Records shown ->
Source: an optimization exercise on an open RTL-to-GDS flow (aim: small area). Production flows keep margins and buffers that such runs may drop. The RTL was checked by simulation tests, not by an equivalence proof against the original design. Power figures rest on the tool's default switching activity, not on a simulated workload.

$ cat design/flow/config.mk
export PLATFORM = sky130hd
export DESIGN_NAME = register_file
export DESIGN_NICKNAME = register_file
export VERILOG_FILES = /design/flow/design.v
export SDC_FILE = /design/flow/constraint.sdc
export NUM_CORES = 4
export LEC_CHECK = 0
export CAP_MARGIN = 20
export CORE_MARGIN = 2
export CORE_UTILIZATION = 28
export SLEW_MARGIN = 20
$ cat design/flow/constraint.sdc
create_clock -name core_clock -period 7.0 [get_ports {clk}]
set_input_delay 1.4000 -clock core_clock [delete_from_list [all_inputs] [get_ports {clk}]]
set_output_delay 1.4000 -clock core_clock [all_outputs]
set_load 0.01 [all_outputs]
$ cat design/flow/design.v
module register_file (
    input clk,
    input rs1_re,
    input [4:0] rs1_addr,
    output [31:0] rs1_data,
    input rs2_re,
    input [4:0] rs2_addr,
    output [31:0] rs2_data,
    input rd_we,
    input [4:0] rd_addr,
    input [31:0] rd_data
);
logic [4:0] rs1_addr_final, rs2_addr_final;
assign rs1_addr_final = rs1_re ? rs1_addr : 0;
assign rs2_addr_final = rs2_re ? rs2_addr : 0;
logic [31:0] registers [31:1];
assign rs1_data = rs1_addr_final == 0 ? 0 : registers[rs1_addr_final];
assign rs2_data = rs2_addr_final == 0 ? 0 : registers[rs2_addr_final];
always_ff @(posedge clk) begin: registers_write
    if (rd_addr != 0 && rd_we)
        registers[rd_addr] <= rd_data;
end
endmodule
$ cat design/flow/flow/run.sh
#!/bin/bash
# Standard synthesis (for the registers), then the combinational logic replaced by a
# hand-mapped netlist (flow/gen_netlist.py), then the standard layout from that netlist,
# with the smallest buffer on the ports and no dummy loads in the clock tree.
set -euo pipefail
R=orfs/results/sky130hd/register_file/base
bash standard.sh synth > synth.log 2>&1
cp $R/1_2_yosys.v std_synth.v
python3 flow/gen_netlist.py std_synth.v hand.v > gen.log 2>&1
cp hand.v $R/1_2_yosys.v
rm -f $R/1_synth.odb $R/1_synth.sdc
export BUFFER_PORTS_ARGS="-buffer_cell sky130_fd_sc_hd__buf_1"
export CTS_ARGS="${CTS_ARGS_OVERRIDE:--sink_clustering_enable -repair_clock_nets -dont_use_dummy_load -buf_list sky130_fd_sc_hd__clkbuf_4 -sink_clustering_size 8 -sink_clustering_max_diameter 30}"
bash standard.sh ${RUN_TARGET:-finish} > layout.log 2>&1
$ cat design/flow/flow/gen_netlist.py
#!/usr/bin/env python3
"""Rewrite the combinational logic of the standard synthesis netlist of register_file.

Keeps every flip-flop of the standard synthesis (instance name, cell type, Q net) and
replaces all other cells with a hand-mapped netlist:
  write: per bit  D = (w_i & rd_data[b]) | (h_i & Q)  as one a22o, h_i = ~w_i, or, where the
         standard synthesis gave an enable flip-flop, D = rd_data[b] and DE = w_i
  read:  per bit  10 a222oi + 1 nand2 on one-hot selects, nand4/nand4/nand3, or3
usage: gen_netlist.py IN.v OUT.v
"""
import re
import sys

src = open(sys.argv[1]).read()

# flops of the standard synthesis
flops = {}
for m in re.finditer(r'(sky130_fd_sc_hd__\w*df\w+)\s+(\\\S+|\w+)\s*\((.*?)\);', src, re.S):
    cell, name, body = m.group(1), m.group(2), m.group(3)
    pins = dict(re.findall(r'\.(\w+)\((.*?)\)\s*(?:,|$)', body.strip(), re.S))
    pins = {k: v.strip() for k, v in pins.items()}
    mm = re.search(r'registers\[(\d+)\]\[(\d+)\]', name)
    assert mm, name
    r, b = int(mm.group(1)), int(mm.group(2))
    assert pins['CLK'] == 'clk', pins
    q = pins['Q']
    flops[(r, b)] = (cell, name, q + ' ' if q.startswith('\\') else q)
assert len(flops) == 31 * 32, len(flops)

hdr = re.search(r'(module register_file\(.*?\);)', src, re.S).group(1)
decls = re.findall(r'^\s*(input|output)\s+(\[\d+:\d+\]\s*)?(\w+);', src, re.M)

out = []
wires = []
n = [0]


def cell(typ, pins, name=None):
    n[0] += 1
    nm = name or f'g{n[0]}'
    ps = ', '.join(f'.{k}({v})' for k, v in pins.items())
    out.append(f'  sky130_fd_sc_hd__{typ} {nm} ({ps});')


def wire(w):
    wires.append(w)
    return w


def Q(r, b):
    return flops[(r, b)][2]


def onehot(prefix, en, addr):
    """sel[i] = en & addr == i for i in 1..31, as predecoded and2s."""
    na = [wire(f'{prefix}_na{k}') for k in range(5)]
    for k in range(5):
        cell('inv_1', {'A': f'{addr}[{k}]', 'Y': na[k]})
    bit = lambda k, v: f'{addr}[{k}]' if v else na[k]
    lo = []
    for k in range(4):
        w = wire(f'{prefix}_lo{k}')
        cell('and3_1', {'A': en, 'B': bit(0, k & 1), 'C': bit(1, k >> 1 & 1), 'X': w})
        lo.append(w)
    hi = []
    for m in range(8):
        w = wire(f'{prefix}_hi{m}')
        cell('and3_1', {'A': bit(2, m & 1), 'B': bit(3, m >> 1 & 1), 'C': bit(4, m >> 2 & 1), 'X': w})
        hi.append(w)
    return lo, hi


# write port
lo, hi = onehot('wd', 'rd_we', 'rd_addr')
for i in range(1, 32):
    w = wire(f'w_sel{i}')
    cell('and2_1', {'A': lo[i % 4], 'B': hi[i // 4], 'X': w})
    h = None
    for b in range(32):
        typ, name, q = flops[(i, b)]
        if 'edfxtp' in typ:
            # enable flip-flop: the write mux is inside the cell
            out.append(f'  {typ} {name}  (.CLK(clk), .D(rd_data[{b}]), .DE({w}), .Q({q}));')
            continue
        assert 'dfxtp' in typ, typ
        if h is None:
            h = wire(f'w_hold{i}')
            cell('nand2_1', {'A': lo[i % 4], 'B': hi[i // 4], 'Y': h})
        d = wire(f'd_{i}_{b}')
        cell('a22o_1', {'A1': w, 'A2': f'rd_data[{b}]', 'B1': h, 'B2': Q(i, b), 'X': d})
        out.append(f'  {typ} {name}  (.CLK(clk), .D({d}), .Q({q}));')

# read ports
for p in (1, 2):
    lo, hi = onehot(f'r{p}d', f'rs{p}_re', f'rs{p}_addr')
    sel = {}
    for i in range(1, 32):
        s = wire(f'r{p}_sel{i}')
        cell('and2_1', {'A': lo[i % 4], 'B': hi[i // 4], 'X': s})
        sel[i] = s
    for b in range(32):
        ys = []
        for g in range(10):
            rows = [3 * g + 1, 3 * g + 2, 3 * g + 3]
            y = wire(f'r{p}_y{g}_{b}')
            pins = {}
            for L, r in zip('ABC', rows):
                pins[L + '1'] = sel[r]
                pins[L + '2'] = Q(r, b)
            pins['Y'] = y
            cell('a222oi_1', pins)
            ys.append(y)
        y = wire(f'r{p}_y10_{b}')
        cell('nand2_1', {'A': sel[31], 'B': Q(31, b), 'Y': y})
        ys.append(y)
        z = [wire(f'r{p}_z{k}_{b}') for k in range(3)]
        cell('nand4_1', {'A': ys[0], 'B': ys[1], 'C': ys[2], 'D': ys[3], 'Y': z[0]})
        cell('nand4_1', {'A': ys[4], 'B': ys[5], 'C': ys[6], 'D': ys[7], 'Y': z[1]})
        cell('nand3_1', {'A': ys[8], 'B': ys[9], 'C': ys[10], 'Y': z[2]})
        cell('or3_1', {'A': z[0], 'B': z[1], 'C': z[2], 'X': f'rs{p}_data[{b}]'})

qnets = sorted({v[2] for v in flops.values()})
with open(sys.argv[2], 'w') as f:
    f.write(hdr + '\n')
    for d, rng, nm in decls:
        f.write(f'  {d} {rng or ""}{nm};\n')
    for q in qnets:
        f.write(f'  wire {q} ;\n')
    for w in wires:
        f.write(f'  wire {w};\n')
    f.write('\n'.join(out) + '\nendmodule\n')
$ cat design/flow/standard.sh
#!/bin/bash
# synth_recipe.tcl (not shown) runs the flow's synth.tcl, then flattens the netlist and writes it again
# the make line also repeats each setting of config.mk as NAME=value (left out here)
make -C /OpenROAD-flow-scripts/flow DESIGN_CONFIG=/design/flow/config.mk WORK_HOME=/design/flow/orfs CLKGATE_MAP_FILE= SYNTH_SCRIPT=/design/flow/synth_recipe.tcl "${@:-finish}"
==> qor.yml, run 1 <==
cts_hold_buf: 0
drc: 0
crit_top_cell: "buf_1"
crit_required_ns: 5.60
status: "timing/DRC/antenna clean"
wl_um: 143500
cts_root_buf: "clkbuf_4"
area.sequential_sq_um: 29790
fin_util_pct: 31.64
critPathLaunchType: "input pin"
die_h_um: 376.3
crit_start: "rs1_addr[4]"
ant_nets: 0
path_clk_slew_ns: 0.09
syn_area_sq_um: 38820
rsz0062_at_grt: "no"
setup_slack_ns: 1.277
grt-ovfl-total: 0
gp_congestion: 0.8682
core.rowCount: 136
fin_cells: 4268
tns_ns: 0
grtUsageTotal_pct: 19.37
crit_fanout: 20
coreArea_sq_um: 137500
nets: 2511
vias_per_cell: 6.591
cts_tree: "done"
place_area_sq_um: 42190
clock_path_buffers: 3
power_density_nw_per_um2: 234.0
firstDrtPassIters: 17
grt_max_degree: 33
dp.cells: 4082
path_cells: "buf_1, inv_1, and3_1, and2_2, buf_4, a222oi_1, nand4_1, or3_1, buf_1"
dieArea_sq_um: 141600
final_cell_area_sq_um: 43510
initial_utilization_pct: 28.23
maxCapViolations: 0
io_buffers: 114
yosys_warnings: 1
power_mw: 10.18
dp_hpwl_um: 84030
netlist_instances: 2096
crit_type: "input pin to primary output"
grt_antenna_before_repair: 16
fill_cells: 13250
cts_num_sinks: 992
area_delta_synth_final_pct: 12.08
ctsResizeCount: 0
hp-class: "input pin to flip-flop"
synth_area_per_cell_sq_um: 18.52
cp_slowest_stage_delay_ns: 0.59
first_global_vias: 26260
ioPinCount: 115
cts_post_setup_buffers_inserted: 0
vdd_drop_max_uv: 166.4
synth_fp_nets: 2147
cp_slowest_cell: "or3_1"
hold_viol: 0
multi_input_area_sq_um: 9074
dpl_worst_slack_ns: 1.404
power.leakage_nw: 13.34
critPathTopFamily: "simple AND/OR/NAND/NOR gates"
end_kind: "primary output"
max_slew_margin_pct: 17.11
whs_ns: 0.7249
avgRoutedWirePerCell_um: 33.62
fmax_mhz: 174.7
chipWidth_um: 376.3
numCtsBuffers: 170
setup_viol: 0
largest_reg_flops: 992
htreeDepth: 4
worst_pin_slew_ns: 1.243
grt_pass1_wl_um: 196500
timing.final.crit_share_pct: 81.76
finalMaxSlewViolations: 0
drive_above_1_share_pct: 13.34
fin_crit_ns: 5.723
num_vias: 28130
drt_iter0_drc: 8488
min-delay-start: "rd_data[11]"
worstPathArrival_ns: 4.32
worst-path-buf-inv: 4
-- metal layers --
metal | track usage (%) | up-vias | wire (um)
met5 | 0 | - | 54
met4 | 7.419 | 8 | 4754
met3 | 4.705 | 298 | 21510
met2 | 29.16 | 2582 | 63360
met1 | 26.92 | 14160 | 53790
li1 | - | 11090 | -
-- where the power goes --
part / total, mW / internal, mW / leakage [nW] / switching [mW]
Combinational: 0.514 / 0.118 / 3.62 / 0.397
Clock: 3.03 / 1.11 / 0.782 / 1.93
Sequential: 6.64 / 6.60 / 8.94 / 0.0328
-- area by class of cell --
| class | count | area share [%] |
|---|---|---|
| antenna | 16 | 0.09203 |
| clock buffer | 170 | 2.933 |
| inverter | 15 | 0.1294 |
| multi-input combinational | 1089 | 20.86 |
| sequential | 992 | 68.47 |
| tap | 1794 | 5.159 |
| timing repair buffer | 192 | 2.364 |
-- placed cells by master, fill, tap and decap left out --
cell type / n
a222oi_1: 640
clkbuf_2: 2
and2_1: 15
and2_2: 77
edfxtp_1: 992
and3_1: 36
clkbuf_4: 170
nand3_1: 64
buf_4: 77
nand4_1: 128
nand2_1: 64
buf_12: 1
inv_1: 15
diode_2: 16
buf_1: 112
or3_1: 64
and2_4: 1
-- final timing paths --
| path | to | slack, ns | cells after the start |
|---|---|---|---|
| worst max-delay path | rs1_data[31] | 1.28 | 9 |
| worst min-delay path | registers[17][11] | 0.72 | 2 |
==> run 2, diff against run 1 <==
--- a/design/flow/design.v
+++ b/design/flow/design.v
@@ -16,8 +16,21 @@
 logic [31:0] registers [31:1];
 assign rs1_data = rs1_addr_final == 0 ? 0 : registers[rs1_addr_final];
 assign rs2_data = rs2_addr_final == 0 ? 0 : registers[rs2_addr_final];
+logic [31:0] wr_dec;
+logic [31:1] wr_sel, wr_hold;
+assign wr_dec = rd_we ? 32'd1 << rd_addr : 32'd0;
+always_comb
+    for (int i = 1; i < 32; i++) begin
+        wr_sel[i] = wr_dec[i];
+        wr_hold[i] = |(wr_dec & ~(32'd1 << i)) || !rd_we;
+    end
+logic [4:0] word_addr [31:1];
+genvar w;
+for (w = 1; w < 32; w = w + 1) begin: g_word_addr
+    assign word_addr[w] = 5'(w);
+end
 always_ff @(posedge clk) begin: registers_write
-    if (rd_addr != 0 && rd_we)
-        registers[rd_addr] <= rd_data;
+    for (int i = 1; i < 32; i++)
+        registers[word_addr[i]] <= ({32{wr_sel[i]}} & rd_data) | ({32{wr_hold[i]}} & registers[i]);
 end
 endmodule
==> run 2 against run 1 <==
Compared with the run above: die area down 2.9%; critical path type unchanged; clock power up 8.3%; cell area down 2.3%; via count up 36%; still clean; worst hold slack worse by 0.23 ns; synthesized area down 2.9%; cell count up 24%; flip-flop and latch count unchanged; synthesized cell count up 49%; critical path depth down 1.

Work instruction -> From the first line of the data above to the line holding "# hand-mapped netlist", reproduce each line exactly; emit no other lines.

Result of the task ->
Source: an optimization exercise on an open RTL-to-GDS flow (aim: small area). Production flows keep margins and buffers that such runs may drop. The RTL was checked by simulation tests, not by an equivalence proof against the original design. Power figures rest on the tool's default switching activity, not on a simulated workload.

$ cat design/flow/config.mk
export PLATFORM = sky130hd
export DESIGN_NAME = register_file
export DESIGN_NICKNAME = register_file
export VERILOG_FILES = /design/flow/design.v
export SDC_FILE = /design/flow/constraint.sdc
export NUM_CORES = 4
export LEC_CHECK = 0
export CAP_MARGIN = 20
export CORE_MARGIN = 2
export CORE_UTILIZATION = 28
export SLEW_MARGIN = 20
$ cat design/flow/constraint.sdc
create_clock -name core_clock -period 7.0 [get_ports {clk}]
set_input_delay 1.4000 -clock core_clock [delete_from_list [all_inputs] [get_ports {clk}]]
set_output_delay 1.4000 -clock core_clock [all_outputs]
set_load 0.01 [all_outputs]
$ cat design/flow/design.v
module register_file (
    input clk,
    input rs1_re,
    input [4:0] rs1_addr,
    output [31:0] rs1_data,
    input rs2_re,
    input [4:0] rs2_addr,
    output [31:0] rs2_data,
    input rd_we,
    input [4:0] rd_addr,
    input [31:0] rd_data
);
logic [4:0] rs1_addr_final, rs2_addr_final;
assign rs1_addr_final = rs1_re ? rs1_addr : 0;
assign rs2_addr_final = rs2_re ? rs2_addr : 0;
logic [31:0] registers [31:1];
assign rs1_data = rs1_addr_final == 0 ? 0 : registers[rs1_addr_final];
assign rs2_data = rs2_addr_final == 0 ? 0 : registers[rs2_addr_final];
always_ff @(posedge clk) begin: registers_write
    if (rd_addr != 0 && rd_we)
        registers[rd_addr] <= rd_data;
end
endmodule
$ cat design/flow/flow/run.sh
#!/bin/bash
# Standard synthesis (for the registers), then the combinational logic replaced by a
# hand-mapped netlist (flow/gen_netlist.py), then the standard layout from that netlist,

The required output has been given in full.